* PROMPT:
Could you retype all of the entries below word for word?

* GIVEN RECORDS:
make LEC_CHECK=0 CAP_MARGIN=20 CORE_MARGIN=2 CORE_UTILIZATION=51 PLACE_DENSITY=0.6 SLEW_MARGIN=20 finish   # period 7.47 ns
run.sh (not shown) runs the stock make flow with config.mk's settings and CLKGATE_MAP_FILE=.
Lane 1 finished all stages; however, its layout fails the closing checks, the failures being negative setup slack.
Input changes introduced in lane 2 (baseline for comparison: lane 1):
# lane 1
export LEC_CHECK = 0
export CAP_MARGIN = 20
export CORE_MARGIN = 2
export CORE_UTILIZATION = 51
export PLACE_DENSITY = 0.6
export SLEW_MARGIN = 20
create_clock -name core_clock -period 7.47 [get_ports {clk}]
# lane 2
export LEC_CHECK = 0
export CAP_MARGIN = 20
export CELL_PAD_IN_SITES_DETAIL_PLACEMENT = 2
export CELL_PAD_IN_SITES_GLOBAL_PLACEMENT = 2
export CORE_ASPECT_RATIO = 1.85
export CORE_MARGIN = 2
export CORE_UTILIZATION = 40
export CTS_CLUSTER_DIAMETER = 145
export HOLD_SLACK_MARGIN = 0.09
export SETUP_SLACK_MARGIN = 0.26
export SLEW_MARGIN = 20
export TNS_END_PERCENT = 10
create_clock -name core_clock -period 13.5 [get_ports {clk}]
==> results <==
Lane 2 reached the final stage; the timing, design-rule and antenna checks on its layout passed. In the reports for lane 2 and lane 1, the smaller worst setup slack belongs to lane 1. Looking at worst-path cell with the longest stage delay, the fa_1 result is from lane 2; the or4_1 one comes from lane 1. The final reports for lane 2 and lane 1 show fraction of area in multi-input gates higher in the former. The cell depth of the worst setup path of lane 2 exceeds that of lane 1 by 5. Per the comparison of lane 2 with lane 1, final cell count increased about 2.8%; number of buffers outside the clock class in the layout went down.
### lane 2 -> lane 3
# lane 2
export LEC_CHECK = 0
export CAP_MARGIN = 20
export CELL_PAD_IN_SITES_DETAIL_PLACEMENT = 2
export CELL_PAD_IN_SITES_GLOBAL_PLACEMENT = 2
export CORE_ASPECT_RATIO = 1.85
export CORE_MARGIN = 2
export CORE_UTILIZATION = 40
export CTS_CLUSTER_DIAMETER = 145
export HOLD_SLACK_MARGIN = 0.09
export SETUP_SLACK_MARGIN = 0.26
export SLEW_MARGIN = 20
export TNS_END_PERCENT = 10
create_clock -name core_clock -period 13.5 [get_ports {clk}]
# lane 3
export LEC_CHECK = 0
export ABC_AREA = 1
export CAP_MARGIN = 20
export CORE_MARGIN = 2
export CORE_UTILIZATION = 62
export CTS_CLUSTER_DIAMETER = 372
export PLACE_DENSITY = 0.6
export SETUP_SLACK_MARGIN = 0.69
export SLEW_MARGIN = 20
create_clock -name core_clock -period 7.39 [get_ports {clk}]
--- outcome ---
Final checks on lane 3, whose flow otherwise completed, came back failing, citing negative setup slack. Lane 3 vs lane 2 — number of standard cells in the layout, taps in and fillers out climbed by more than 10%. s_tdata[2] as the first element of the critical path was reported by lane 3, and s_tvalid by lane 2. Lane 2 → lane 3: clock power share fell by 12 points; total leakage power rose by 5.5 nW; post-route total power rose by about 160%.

* FINISHED TASK:
make LEC_CHECK=0 CAP_MARGIN=20 CORE_MARGIN=2 CORE_UTILIZATION=51 PLACE_DENSITY=0.6 SLEW_MARGIN=20 finish   # period 7.47 ns
run.sh (not shown) runs the stock make flow with config.mk's settings and CLKGATE_MAP_FILE=.
Lane 1 finished all stages; however, its layout fails the closing checks, the failures being negative setup slack.
Input changes introduced in lane 2 (baseline for comparison: lane 1):
# lane 1
export LEC_CHECK = 0
export CAP_MARGIN = 20
export CORE_MARGIN = 2
export CORE_UTILIZATION = 51
export PLACE_DENSITY = 0.6
export SLEW_MARGIN = 20
create_clock -name core_clock -period 7.47 [get_ports {clk}]
# lane 2
export LEC_CHECK = 0
export CAP_MARGIN = 20
export CELL_PAD_IN_SITES_DETAIL_PLACEMENT = 2
export CELL_PAD_IN_SITES_GLOBAL_PLACEMENT = 2
export CORE_ASPECT_RATIO = 1.85
export CORE_MARGIN = 2
export CORE_UTILIZATION = 40
export CTS_CLUSTER_DIAMETER = 145
export HOLD_SLACK_MARGIN = 0.09
export SETUP_SLACK_MARGIN = 0.26
export SLEW_MARGIN = 20
export TNS_END_PERCENT = 10
create_clock -name core_clock -period 13.5 [get_ports {clk}]
==> results <==
Lane 2 reached the final stage; the timing, design-rule and antenna checks on its layout passed. In the reports for lane 2 and lane 1, the smaller worst setup slack belongs to lane 1. Looking at worst-path cell with the longest stage delay, the fa_1 result is from lane 2; the or4_1 one comes from lane 1. The final reports for lane 2 and lane 1 show fraction of area in multi-input gates higher in the former. The cell depth of the worst setup path of lane 2 exceeds that of lane 1 by 5. Per the comparison of lane 2 with lane 1, final cell count increased about 2.8%; number of buffers outside the clock class in the layout went down.
### lane 2 -> lane 3
# lane 2
export LEC_CHECK = 0
export CAP_MARGIN = 20
export CELL_PAD_IN_SITES_DETAIL_PLACEMENT = 2
export CELL_PAD_IN_SITES_GLOBAL_PLACEMENT = 2
export CORE_ASPECT_RATIO = 1.85
export CORE_MARGIN = 2
export CORE_UTILIZATION = 40
export CTS_CLUSTER_DIAMETER = 145
export HOLD_SLACK_MARGIN = 0.09
export SETUP_SLACK_MARGIN = 0.26
export SLEW_MARGIN = 20
export TNS_END_PERCENT = 10
create_clock -name core_clock -period 13.5 [get_ports {clk}]
# lane 3
export LEC_CHECK = 0
export ABC_AREA = 1
export CAP_MARGIN = 20
export CORE_MARGIN = 2
export CORE_UTILIZATION = 62
export CTS_CLUSTER_DIAMETER = 372
export PLACE_DENSITY = 0.6
export SETUP_SLACK_MARGIN = 0.69
export SLEW_MARGIN = 20
create_clock -name core_clock -period 7.39 [get_ports {clk}]
--- outcome ---
Final checks on lane 3, whose flow otherwise completed, came back failing, citing negative setup slack. Lane 3 vs lane 2 — number of standard cells in the layout, taps in and fillers out climbed by more than 10%. s_tdata[2] as the first element of the critical path was reported by lane 3, and s_tvalid by lane 2. Lane 2 → lane 3: clock power share fell by 12 points; total leakage power rose by 5.5 nW; post-route total power rose by about 160%.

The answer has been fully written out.